But this Sunday was ridiculous.  I don’t know why I have to drag all my children out of bed on a school day, but on the weekend they are up and noisy at 6:30 in the morning.  Sunday was no exception, and they were up and squeaky, and Mona wanted to help me make popovers for breakfast.  She’s good at cracking eggs and melting butter in the microwave, and she asks me periodically as we’re cooking how far I would be without her help.  Usually I tell her I would be only at the point of opening the recipe book and she looks very pleased.

Anyway, we made popovers with strawberry butter (that’s just butter whipped together with strawberry jam but it’s really tasty), and then we all went to the Y.  Ian got in a run on a treadmill while I played with the kids in the small pool, and then he played with the kids while I swam laps.  On a typical Sunday a trip like that to the Y would be enough of an event.  But no!

Ian decided we should drive to Madison.

The protests taking place at the capitol have reached historic proportions, and he wanted the kids to see it.  With all the upheaval in the Arab world right now, with so many people risking everything to reshape their governments, he wanted our children to see what a healthy disagreement looks like in a stable democracy.  We know people with strong feelings on both sides of the issue at hand, but most of them side with unions being able to retain their collective bargaining rights. 

Personally, I do too, because at its core it seems rooted in the basic freedoms to assemble and speak.  I don’t have any interest in joining a union, but I think everyone should have that right.  The fact that teachers and other state workers have agreed to all of the pay cuts the governor has asked for and are protesting purely to retain the right to collective bargaining suggests to me that this is less about budget issues and more about destroying unions.  The governor is overreaching and I understand why people are upset.

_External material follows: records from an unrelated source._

**src/rtl/wdt_pkg.sv**
```systemverilog
package wdt_pkg;

   // register offsets on the bus
   localparam int unsigned OFS_KICK = 0;
   localparam int unsigned OFS_CFG  = 1;
   localparam int unsigned OFS_ACT  = 2;
   localparam int unsigned OFS_STAT = 3;
   localparam int unsigned OFS_CNT  = 4;

   // configuration field positions (2-bit fields)
   localparam int unsigned CFG_TOUT_LSB   = 0;
   localparam int unsigned CFG_DIV_LSB    = 4;
   localparam int unsigned CFG_WEND_LSB   = 8;
   localparam int unsigned CFG_WSTART_LSB = 12;

   typedef struct packed {
      logic running;
      logic locked;
      logic win_err;
      logic unf_err;
   } wdt_stat_t;

endpackage

```
**src/rtl/wdt_key_seq.sv**
```systemverilog
module wdt_key_seq #(
   parameter int unsigned KEY_W    = 8,
   parameter logic [KEY_W-1:0] KEY_ARM  = '0,
   parameter logic [KEY_W-1:0] KEY_FIRE = '1
) (
   input  logic             clk_i,
   input  logic             rst_ni,
   input  logic             sys_rst_ni,
   input  logic             kick_we_i,
   input  logic [KEY_W-1:0] kick_data_i,
   output logic             fire_o
);

   logic armed_q;

   // only kick-register writes move the tracker; all other traffic is invisible here
   always_ff @(posedge clk_i or negedge rst_ni) begin
      if (!rst_ni)
         armed_q <= 1'b0;
      else if (!sys_rst_ni)
         armed_q <= 1'b0;
      else if (kick_we_i)
         armed_q <= (kick_data_i == KEY_ARM);
   end

   assign fire_o = kick_we_i && armed_q && (kick_data_i == KEY_FIRE);

endmodule

```
**src/rtl/wdt_regs.sv**
```systemverilog
module wdt_regs #(
   parameter int unsigned DATA_W   = 16,
   parameter int unsigned ACT_W    = 8,
   parameter logic [DATA_W-1:0] CFG_RST = DATA_W'(16'h33F3),
   parameter logic [ACT_W-1:0]  ACT_RST = ACT_W'(8'h01)
) (
   input  logic              clk_i,
   input  logic              rst_ni,
   input  logic              cfg_we_i,
   input  logic              act_we_i,
   input  logic [DATA_W-1:0] wdata_i,
   input  logic              fire_i,
   output logic [DATA_W-1:0] cfg_o,
   output logic [ACT_W-1:0]  act_o,
   output logic              locked_o
);

   logic [DATA_W-1:0] cfg_q;
   logic [ACT_W-1:0]  act_q;
   logic              lock_q;

   // the lock is reachable only through the watchdog's own reset
   always_ff @(posedge clk_i or negedge rst_ni) begin
      if (!rst_ni) begin
         cfg_q  <= CFG_RST;
         act_q  <= ACT_RST;
         lock_q <= 1'b0;
      end else begin
         if (!lock_q && cfg_we_i) cfg_q <= wdata_i;
         if (!lock_q && act_we_i) act_q <= wdata_i[ACT_W-1:0];
         if (cfg_we_i || act_we_i || fire_i) lock_q <= 1'b1;
      end
   end

   assign cfg_o    = cfg_q;
   assign act_o    = act_q;
   assign locked_o = lock_q;

endmodule

```
**src/rtl/wdt_core.sv**
```systemverilog
module wdt_core #(
   parameter int unsigned CNT_W       = 16,
   parameter int unsigned TOUT_BASE   = 256,
   parameter int unsigned DIV_STEP    = 2,
   parameter bit          PRESCALE_EN = 1'b1
) (
   input  logic             clk_i,
   input  logic             rst_ni,
   input  logic [1:0]       tout_sel_i,
   input  logic [1:0]       div_sel_i,
   input  logic [1:0]       wstart_sel_i,
   input  logic [1:0]       wend_sel_i,
   input  logic             fire_i,
   output logic [CNT_W-1:0] count_o,
   output logic [CNT_W-1:0] reload_o,
   output logic             running_o,
   output logic             tick_o,
   output logic             win_viol_o,
   output logic             unf_o
);

   localparam int unsigned PRE_W = (DIV_STEP * 3 > 0) ? DIV_STEP * 3 : 1;

   logic [CNT_W-1:0] count_q, reload, quarter, start_th, end_th;
   logic             running_q, in_win, accept, tick, unf;

   // q * n for n in 0..3, shift-and-add only
   function automatic logic [CNT_W-1:0] mul_q(input logic [CNT_W-1:0] q,
                                              input logic [1:0] n);
      case (n)
         2'd0:    mul_q = '0;
         2'd1:    mul_q = q;
         2'd2:    mul_q = q << 1;
         default: mul_q = (q << 1) + q;
      endcase
   endfunction

   always_comb begin
      reload   = CNT_W'(TOUT_BASE) << tout_sel_i;
      quarter  = reload >> 2;
      start_th = mul_q(quarter, wstart_sel_i) + quarter;
      end_th   = mul_q(quarter, 2'd3 - wend_sel_i);
      in_win   = (count_q <= start_th) && (count_q >= end_th);
   end

   assign accept     = fire_i && (!running_q || in_win);
   assign win_viol_o = fire_i && running_q && !in_win;

   generate
      if (PRESCALE_EN) begin : g_pre
         logic [PRE_W-1:0] pre_q, pre_lim;
         int unsigned      shamt;

         always_comb begin
            shamt   = 32'(div_sel_i) * DIV_STEP;
            pre_lim = ~({PRE_W{1'b1}} << shamt);
         end

         always_ff @(posedge clk_i or negedge rst_ni) begin
            if (!rst_ni)
               pre_q <= '0;
            else if (accept)
               pre_q <= '0;
            else if (running_q)
               pre_q <= (pre_q == pre_lim) ? '0 : pre_q + 1'b1;
         end

         assign tick = running_q && (pre_q == pre_lim);
      end else begin : g_nopre
         logic div_unused;
         assign div_unused = ^div_sel_i;
         assign tick       = running_q;
      end
   endgenerate

   assign unf = tick && (count_q == '0);

   always_ff @(posedge clk_i or negedge rst_ni) begin
      if (!rst_ni) begin
         count_q   <= '0;
         running_q <= 1'b0;
      end else begin
         if (accept) running_q <= 1'b1;
         if (accept || unf)
            count_q <= reload;
         else if (tick)
            count_q <= count_q - 1'b1;
      end
   end

   assign count_o   = count_q;
   assign reload_o  = reload;
   assign running_o = running_q;
   assign tick_o    = tick;
   assign unf_o     = unf;

endmodule

```
**src/rtl/win_wdt.sv**
```systemverilog
module win_wdt #(
   parameter int unsigned ADDR_W      = 3,
   parameter int unsigned DATA_W      = 16,
   parameter int unsigned KEY_W       = 8,
   parameter int unsigned ACT_W       = 8,
   parameter int unsigned CNT_W       = 16,
   parameter int unsigned TOUT_BASE   = 256,
   parameter int unsigned DIV_STEP    = 2,
   parameter bit          PRESCALE_EN = 1'b1,
   parameter logic [DATA_W-1:0] CFG_RST = DATA_W'(16'h33F3),
   parameter logic [ACT_W-1:0]  ACT_RST = ACT_W'(8'h01)
) (
   input  logic              clk_i,
   input  logic              rst_ni,
   input  logic              sys_rst_ni,
   input  logic [ADDR_W-1:0] bus_addr_i,
   input  logic              bus_we_i,
   input  logic              bus_re_i,
   input  logic [DATA_W-1:0] bus_wdata_i,
   output logic [DATA_W-1:0] bus_rdata_o,
   output logic              err_o,
   output logic              rst_req_o
);
   import wdt_pkg::*;

   localparam int unsigned MAX_RELOAD = TOUT_BASE << 3;

   generate
      if (ADDR_W < 3)              begin : g_chk_addr $error("ADDR_W must be at least 3"); end
      if (DATA_W < 14)             begin : g_chk_data $error("DATA_W too narrow for config fields"); end
      if (KEY_W > DATA_W)          begin : g_chk_key  $error("KEY_W exceeds DATA_W"); end
      if (ACT_W > DATA_W)          begin : g_chk_act  $error("ACT_W exceeds DATA_W"); end
      if (CNT_W > DATA_W)          begin : g_chk_cnt  $error("CNT_W exceeds DATA_W"); end
      if (TOUT_BASE % 4 != 0)      begin : g_chk_q    $error("TOUT_BASE must be a multiple of 4"); end
      if (MAX_RELOAD >= (1 << CNT_W)) begin : g_chk_fit $error("largest reload does not fit CNT_W"); end
   endgenerate

   logic              kick_we, cfg_we, act_we, fire, locked;
   logic [DATA_W-1:0] cfg_q;
   logic [ACT_W-1:0]  act_q;
   logic [CNT_W-1:0]  count, reload;
   logic              running, tick, win_viol, unf;
   logic              unf_st, win_st, err_q, req_q;
   logic              cfg_unused;
   wdt_stat_t         stat;

   assign kick_we = bus_we_i && (bus_addr_i == ADDR_W'(OFS_KICK));
   assign cfg_we  = bus_we_i && (bus_addr_i == ADDR_W'(OFS_CFG));
   assign act_we  = bus_we_i && (bus_addr_i == ADDR_W'(OFS_ACT));

   wdt_key_seq #(.KEY_W(KEY_W)) key_i (
      .clk_i       (clk_i),
      .rst_ni      (rst_ni),
      .sys_rst_ni  (sys_rst_ni),
      .kick_we_i   (kick_we),
      .kick_data_i (bus_wdata_i[KEY_W-1:0]),
      .fire_o      (fire)
   );

   wdt_regs #(
      .DATA_W  (DATA_W),
      .ACT_W   (ACT_W),
      .CFG_RST (CFG_RST),
      .ACT_RST (ACT_RST)
   ) regs_i (
      .clk_i    (clk_i),
      .rst_ni   (rst_ni),
      .cfg_we_i (cfg_we),
      .act_we_i (act_we),
      .wdata_i  (bus_wdata_i),
      .fire_i   (fire),
      .cfg_o    (cfg_q),
      .act_o    (act_q),
      .locked_o (locked)
   );

   wdt_core #(
      .CNT_W       (CNT_W),
      .TOUT_BASE   (TOUT_BASE),
      .DIV_STEP    (DIV_STEP),
      .PRESCALE_EN (PRESCALE_EN)
   ) core_i (
      .clk_i        (clk_i),
      .rst_ni       (rst_ni),
      .tout_sel_i   (cfg_q[CFG_TOUT_LSB +: 2]),
      .div_sel_i    (cfg_q[CFG_DIV_LSB +: 2]),
      .wstart_sel_i (cfg_q[CFG_WSTART_LSB +: 2]),
      .wend_sel_i   (cfg_q[CFG_WEND_LSB +: 2]),
      .fire_i       (fire),
      .count_o      (count),
      .reload_o     (reload),
      .running_o    (running),
      .tick_o       (tick),
      .win_viol_o   (win_viol),
      .unf_o        (unf)
   );

   assign cfg_unused = ^{cfg_q, act_q};

   // sticky error flags: system reset may clear them
   always_ff @(posedge clk_i or negedge rst_ni) begin
      if (!rst_ni) begin
         unf_st <= 1'b0;
         win_st <= 1'b0;
      end else if (!sys_rst_ni) begin
         unf_st <= 1'b0;
         win_st <= 1'b0;
      end else begin
         if (unf)      unf_st <= 1'b1;
         if (win_viol) win_st <= 1'b1;
      end
   end

   always_ff @(posedge clk_i or negedge rst_ni) begin
      if (!rst_ni) begin
         err_q <= 1'b0;
         req_q <= 1'b0;
      end else begin
         err_q <= unf || win_viol;
         req_q <= (unf || win_viol) && act_q[0];
      end
   end

   assign err_o     = err_q;
   assign rst_req_o = req_q;

   always_comb begin
      stat.running = running;
      stat.locked  = locked;
      stat.win_err = win_st;
      stat.unf_err = unf_st;
   end

   always_comb begin
      bus_rdata_o = '0;
      if (bus_re_i) begin
         case (bus_addr_i)
            ADDR_W'(OFS_CFG):  bus_rdata_o = cfg_q;
            ADDR_W'(OFS_ACT):  bus_rdata_o = DATA_W'(act_q);
            ADDR_W'(OFS_STAT): bus_rdata_o = DATA_W'(stat);
            ADDR_W'(OFS_CNT):  bus_rdata_o = DATA_W'(count);
            default:           bus_rdata_o = '0;
         endcase
      end
   end

endmodule

```
`src/rtl/link_fe_engine.sv`:
```
`timescale 1ns/1ps
module link_fe_engine #(
  parameter int AW       = 16,
  parameter int LW       = 16,
  parameter int MIN_TURN = 6
) (
  input  logic          clk,
  input  logic          rst_n,
  input  logic          rx_valid,
  input  logic [31:0]   rx_data,
  output logic          rx_xoff,
  output logic          tx_valid,
  output logic [31:0]   tx_data,
  input  logic          tx_xoff,
  output logic          link_dir,
  output logic          fe_req,
  output logic          fe_we,
  output logic          fe_cmd,
  output logic [AW-1:0] fe_addr,
  output logic [31:0]   fe_wdata,
  input  logic [31:0]   fe_rdata,
  input  logic          fe_ack,
  output logic          fe_end,
  input  logic          ev_valid,
  input  logic [31:0]   ev_data,
  input  logic          ev_last,
  output logic          ev_ready
);
  localparam int TW = $clog2(MIN_TURN + 1);
  localparam logic [3:0] OP_CMD = 4'h1, OP_STAT = 4'h2, OP_BWR = 4'h3,
                         OP_BRD = 4'h4, OP_RUN = 4'h5, OP_STOP = 4'h6,
                         OP_EOT = 4'hF, TAG_EOB = 4'hB, TAG_EOE = 4'hE;

  typedef enum logic [3:0] {
    S_IDLE, S_CMD, S_STAT, S_WLEN, S_WDAT, S_WFE, S_RLEN, S_EOT,
    S_GUARD, S_RFE, S_RTX, S_EOB, S_TEOT, S_EV, S_EOE
  } st_t;

  st_t           st, nxt;
  logic [3:0]    op;
  logic [AW-1:0] base;
  logic [LW-1:0] len, idx;
  logic [31:0]   wbuf, rbuf;
  logic          run;
  logic [TW-1:0] turn;

  wire rx_acc = rx_valid && !rx_xoff;
  wire tx_go  = tx_valid && !tx_xoff;
  wire last   = (idx == len - 1'b1);

  assign rx_xoff  = !(st inside {S_IDLE, S_WLEN, S_WDAT, S_RLEN, S_EOT});
  assign tx_valid = (st inside {S_RTX, S_EOB, S_TEOT, S_EOE}) || (st == S_EV && ev_valid);
  assign ev_ready = (st == S_EV) && !tx_xoff;
  assign link_dir = (st inside {S_RFE, S_RTX, S_EOB, S_TEOT, S_EV, S_EOE}) ||
                    (st == S_GUARD && nxt == S_IDLE);
  assign fe_req   = st inside {S_CMD, S_STAT, S_WFE, S_RFE};
  assign fe_we    = (st == S_CMD) || (st == S_WFE);
  assign fe_cmd   = (st == S_CMD);
  assign fe_addr  = (st == S_CMD) ? '0 : base + AW'(idx);
  assign fe_wdata = wbuf;

  always_comb begin
    case (st)
      S_RTX:   tx_data = rbuf;
      S_EOB:   tx_data = {TAG_EOB, 28'(len)};
      S_EOE:   tx_data = {TAG_EOE, 28'(idx)};
      S_TEOT:  tx_data = {OP_EOT, 28'h0};
      S_EV:    tx_data = ev_data;
      default: tx_data = '0;
    endcase
  end

  always_ff @(posedge clk) begin
    if (!rst_n) begin
      st <= S_IDLE; nxt <= S_IDLE; op <= '0; base <= '0; len <= '0; idx <= '0;
      wbuf <= '0; rbuf <= '0; run <= 1'b0; turn <= '0; fe_end <= 1'b0;
    end else begin
      fe_end <= fe_req && fe_ack && (st == S_CMD || st == S_STAT || last);
      if (turn != TW'(MIN_TURN)) turn <= turn + 1'b1;
      case (st)
        S_IDLE:
          if (rx_acc) begin
            op   <= rx_data[31:28];
            base <= rx_data[AW-1:0];
            wbuf <= {4'h0, rx_data[27:0]};
            idx  <= '0;
            case (rx_data[31:28])
              OP_CMD:  st <= S_CMD;
              OP_STAT: begin st <= S_STAT; turn <= '0; end
              OP_BWR:  st <= S_WLEN;
              OP_BRD:  st <= S_RLEN;
              OP_RUN:  begin run <= 1'b1; st <= S_EOT; end
              OP_STOP: begin run <= 1'b0; st <= S_EOT; end
              default: ;
            endcase
          end else if (run && ev_valid) begin
            idx <= '0; nxt <= S_EV; st <= S_GUARD;
          end
        S_CMD:  if (fe_ack) st <= S_EOT;
        S_STAT: if (fe_ack) begin rbuf <= fe_rdata; st <= S_EOT; end
        S_WLEN:
          if (rx_acc) begin
            len <= rx_data[LW-1:0];
            st  <= (rx_data[LW-1:0] == '0) ? S_EOT : S_WDAT;
          end
        S_WDAT: if (rx_acc) begin wbuf <= rx_data; st <= S_WFE; end
        S_WFE:
          if (fe_ack) begin
            idx <= idx + 1'b1;
            st  <= last ? S_EOT : S_WDAT;
          end
        S_RLEN: if (rx_acc) begin len <= rx_data[LW-1:0]; st <= S_EOT; end
        S_EOT:
          if (rx_acc && rx_data[31:28] == OP_EOT) begin
            if (op == OP_STAT) begin nxt <= S_RTX; st <= S_GUARD; end
            else if (op == OP_BRD) begin
              nxt <= (len == '0) ? S_TEOT : S_RFE; st <= S_GUARD;
            end else st <= S_IDLE;
          end
        S_GUARD:
          if (!(nxt == S_RTX && turn < TW'(MIN_TURN - 1))) st <= nxt;
        S_RFE: if (fe_ack) begin rbuf <= fe_rdata; st <= S_RTX; end
        S_RTX:
          if (tx_go) begin
            if (op == OP_STAT) st <= S_TEOT;
            else begin idx <= idx + 1'b1; st <= last ? S_EOB : S_RFE; end
          end
        S_EOB:  if (tx_go) st <= S_TEOT;
        S_TEOT: if (tx_go) begin nxt <= S_IDLE; st <= S_GUARD; end
        S_EV:   if (tx_go) begin idx <= idx + 1'b1; if (ev_last) st <= S_EOE; end
        S_EOE:  if (tx_go) st <= S_TEOT;
        default: st <= S_IDLE;
      endcase
    end
  end

  p_half_duplex_r1: assert property (@(posedge clk) disable iff (!rst_n)
    tx_valid |-> link_dir && rx_xoff);
  p_xoff_hold_r2: assert property (@(posedge clk) disable iff (!rst_n)
    tx_valid && tx_xoff |=> tx_valid && $stable(tx_data));
  p_turn_r4: assert property (@(posedge clk) disable iff (!rst_n)
    (st == S_RTX && op == OP_STAT) |-> turn >= TW'(MIN_TURN));
  p_end_pulse_r5: assert property (@(posedge clk) disable iff (!rst_n)
    fe_end |=> !fe_end);
  p_eob_count_r6: assert property (@(posedge clk) disable iff (!rst_n)
    (st == S_EOB) |-> idx == len);
  p_guard_r8: assert property (@(posedge clk) disable iff (!rst_n)
    (link_dir != $past(link_dir)) |-> $past(!tx_valid && !rx_acc));
  p_fe_hold_r10: assert property (@(posedge clk) disable iff (!rst_n)
    fe_req && !fe_ack |=> fe_req && $stable(fe_addr) && $stable(fe_we) && $stable(fe_wdata));
endmodule

```
`config.mk`:
```
export PLATFORM = sky130hd
export DESIGN_NAME = link_fe_engine
export DESIGN_NICKNAME = d
export VERILOG_FILES = /design/src/rtl/link_fe_engine.sv
export SDC_FILE = /design/constraint.sdc
export NUM_CORES = 1
export LEC_CHECK = 0
export BUFFER_PORTS_ARGS = -buffer_cell sky130_fd_sc_hd__buf_2
export CAP_MARGIN = 20
export CORE_MARGIN = 3
export CORE_UTILIZATION = 50
export CTS_CLUSTER_DIAMETER = 100
export CTS_CLUSTER_SIZE = 8
export DETAILED_ROUTE_END_ITERATION = 8
export HOLD_SLACK_MARGIN = 0.03
export MAX_ROUTING_LAYER = met4
export PLACE_DENSITY = 0.76
export REMOVE_ABC_BUFFERS = 1
export SLEW_MARGIN = 20
export SYNTH_ARGS = -nofsm -noshare
export SYNTH_HDL_FRONTEND = slang
export SYNTH_SLANG_ARGS = --single-unit
```
`constraint.sdc`:
```
create_clock -name clk -period 5.4 [get_ports clk]
set_clock_uncertainty 0.05 [all_clocks]
set_input_delay 1.08 -clock clk [delete_from_list [all_inputs] [get_ports clk]]
set_output_delay 1.08 -clock clk [all_outputs]
set_load 0.005 [all_outputs]
```
# After elaboration in Yosys (flattened, before gate mapping)
# Index checks and enable logic that the tools add are counted.
[word_totals] reg_bits=129 inputBits=103 out_inout_bits=88 elab_cells=152
[classes] add_sub_neg=4 magnitude_cmp=1 eq_ne=46 mux=48 reduce_logical=42
[ops] cell="one-hot mux 32 bit (5 select lines)" count=1
[ops] cell="2-to-1 mux 16 bit" count=7
[ops] cell="2-to-1 mux 4 bit" count=23
[ops] cell="2-to-1 mux 32 bit" count=2
[ops] cell="one-hot mux 16 bit (4 select lines)" count=1
[ops] cell="one-hot mux 32 bit (2 select lines)" count=1
[ops] cell="one-hot mux 4 bit (13 select lines)" count=1
[ops] cell="equality test 4 bit, second input constant" count=9
[ops] cell="equality test 4 x 3 -> 1 bit, second input constant" count=8
[ops] cell="logical NOT 16 bit" count=2
[ops] cell="!= test 2 bit, second input constant" count=13
[ops] cell="equality test 4 x 2 -> 1 bit, second input constant" count=5
[ops] cell="one-hot mux 4 bit (5 select lines)" count=1
[ops] cell="2-to-1 mux 3 bit" count=6
[ops] cell="adder 16 x 1 -> 16 bit, second input constant" count=1
[ops] cell="adder 16 bit" count=1
[ops] cell="equality test 16 bit" count=1
[ops] cell="subtractor 16 x 1 -> 16 bit, second input constant" count=1
[ops] cell="AND reduction 15 bit" count=1
[ops] cell="one-hot mux 4 bit (3 select lines)" count=1
[ops] cell="AND reduction 6 bit" count=2
[ops] cell="nonzero test 4 bit" count=3
[ops] cell="logical AND 1 bit" count=10
[ops] cell="OR reduction 2 bit" count=5
[ops] cell="other kinds (19)" count=35

# Logic depth before layout (Yosys ltp)
# Gate-level depths: netlist of run 1.
[logic_depth] depth_word=6 ltp_mapped=12 mapped_depth_nobuf=11

# Worst setup path before layout of run 1
# No wires, ideal clock.
[synth_timing] path_type="register to output" from="register idx[0]" to="output fe_addr[12]" t_arrival_ps=2229 required_ps=4270 setup_slack_ps=2041 stages_incl_launch_ff=12 n_path_buf=0 path_cell_list="dfxtp_1 ha_1 inv_1 fa_1 nor2b_1 o21a_1 o21ai_0 a21oi_1 o41ai_1 nor2_1 a2111oi_0 nor3_1"
[synth_between] elab_chain_cells=2
[synth_rtl] element="start: declaration" line_no="42" text="logic [LW-1:0] len, idx;"
[synth_rtl] element="start signal: assignment" line_no="109" text="idx <= idx + 1'b1;"
[synth_rtl] element="start signal: assignment" line_no="126" text="else begin idx <= idx + 1'b1; st <= last ? S_EOB : S_RFE; end"
[synth_rtl] element="adder 16 bit" line_no="59" text="assign fe_addr = (st == S_CMD) ? '0 : base + AW'(idx);"
[synth_rtl] element="2-to-1 mux 16 bit" line_no="59"
[synth_rtl] element="end: declaration" line_no="19" text="output logic [AW-1:0] fe_addr,"
# No other way between the ends.

# Worst setup path after layout of run 1
[layout_timing] from="register idx[2]" to="output fe_addr[12]"
# The elaborated chain is that of the path after synthesis.

==> results.md, run 1 <==
* Status: completed
* Die Ht at 127 µm
* Syn Std Cell Area at approximately 7300 µm²
* Power share of the sequential group at 33.7%
* Reg2reg path depth at 9
* DRT Wirelength at about 21 mm
* Critical path's slowest cell: o41ai_1
* Clk slew on worst S/H paths at ~0.060 ns
* Crit path required time at around 4.3 ns
* Reg2Reg Launch Point: st[3]
* Num CTS Buffers at 17
* First-pass GRT wire length at 33.4 mm
* Vias in the first global route at 6,596
* Gate Count Post-Synth at 950
* Kind of start point of the critical path: register
* First drt pass iteration count at 7
* H-tree Lvls at 4
* Critical Setup Path Class: reg -> out
* Final setup violating endpoints at 0
* Min Tclk post-route at around 4.4 ns
* Worst-Skew Late Latency at approximately 0.42 ns
* Synth top cells by count: nand2_1 (207), dfxtp_1 (129), a21oi_1 (111), nor2_1 (76), clkbuf_1 (52)
* Top cell type's share of synthesized area at a little over a third
* Top-count cell post-synth: nand2_1
* Pin count of the biggest net entering global routing at 48
* Port Buffers at 190
* CP peak stage delay at between 0.5 and 0.6 ns
* Die footprint at about 16,000 µm²
* CP Cell Sequence: ha_1, nor2b_1, o21a_1, o21ai_0, a21oi_1, o41ai_1, nor2_1, a2111oi_0, nor3_1, buf_2
* Postcts setup bufs at 0
* Hold Vio Cnt, Final at 0
* Nets at about 1,200
* Die X at around 130 µm
* DRC errors left at 0
* WP depth at 10
* Logic pwr share at between 30 and 40%
* Avg Inst Size Synth at ~7.7 µm²
* 1st-iter DRT viols at ~480
* Final std cells w/o fill at approximately 1,300
* Ranking of synthesized cells by area: dfxtp_1 (35%), nand2_1 (11%), a21oi_1 (7.6%), nor2_1 (3.9%), a22o_1 (3.3%)
* Max-slew violations at 0
* Area grow syn2layout at 20.3%
* Tcrit/Tclk final at around four fifths
* Post-synthesis sequential area ratio at a little over a third
* Routed wl met3 at about 1.6 mm
* CTS resizes at 0
* Placed cell count at approximately 1,300
* Number of synthesized flops with an enable pin at 0
* # hold bufs at CTS at 0
* Fill count at about 1,300
* Grt ovf at 0
* Met2 routed WL at around 9.5 mm
* Sw frac at roughly 36%
* Endpoint type of the worst setup path: primary output
* Leak Pwr at 3.73 nW
* Root buffer cell: clkbuf_16
* Placed Instance Area at just over 8000 µm²
* Total negative setup slack at 0 ns
* Worst-path fanout max at 9
* Peak supply drop at roughly 0.00020 V
* DR vias/cell at 5.68
* Max Buffers Root-to-Sink at 2
* RSZ-0062 raised after global routing: no
* Pwr/cell area at between 400 and 500 nW/µm²
* Design area at 8830 µm²
* Max-cap violations at 0
* Initial Util at between 50% and 60%
* Min-Delay Startpoint: fe_wdata[16]
* YS warnings at 0
* Io pins at 191
* Ratio of cells with drive above 1 in the final layout at a little under a quarter
* Critical Path Start: idx[2]
* DRT met1 WL at approximately 9.6 mm
* Ant diodes at 0
* CP arrival at ~3.3 ns
* Initial antenna violation count at 0
* Worst-Margin Slew at 1.03 ns
* Routed WL per cell at between 15 and 20 µm
* Net Switching at approximately 1.3 mW
* Gpl congestion at 0.911
* Max Clk Rate at roughly 230 MHz
* Slew margin rel. at between 30% and 40%
* Max layer used: met4
* Core outline area at between 10,000 and 15,000 µm²
* CP bufs+invs at 1
* Post-synth ARST share at 0%
* Netlist cell types at 76
* Hold Crit Depth at 2
* CTS tree: yes
* Synth Register Bits at ~130
* Crit path max-delay family: compound AO/OA/AOI/OAI gates
* Area leader, netlist: dfxtp_1
* Clock group share of total power at 31.8%
* Internal power at roughly 2.3 mW
* Ys flop type: dfxtp_1
* Via count at 7,329
* Final ANT Viol Nets at 0
* Clock sinks at about 130
* All-Layer GR Usage at about a quarter
* DPL Wire Length at 15.2 mm
* Worst min path class: reg -> reg
* FP Rows at between 40 and 50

So we packed a lunch for the car and drove the 90 miles to the state capitol.  Somehow Ian managed to find us a parking spot only two blocks from the statehouse and we marched the kids toward the protest signs and drum circles.  It was very interesting.  The giant crowds of reportedly 100,000 people were on Saturday, and that would have been difficult to navigate with the kids, but there were still long lines of people waiting to get into the capitol building.  Everyone was friendly.  There were people handing out bottles of water to protesters.  One man was dressed as Santa and there were dogs wearing banners so there was a lot to see.  Ian told the kids to take a good look because a real protest of great size in action was a rare event.  We walked at Quinn’s slow pace the entire distance around the capitol building, reading signs and fighting off the cold.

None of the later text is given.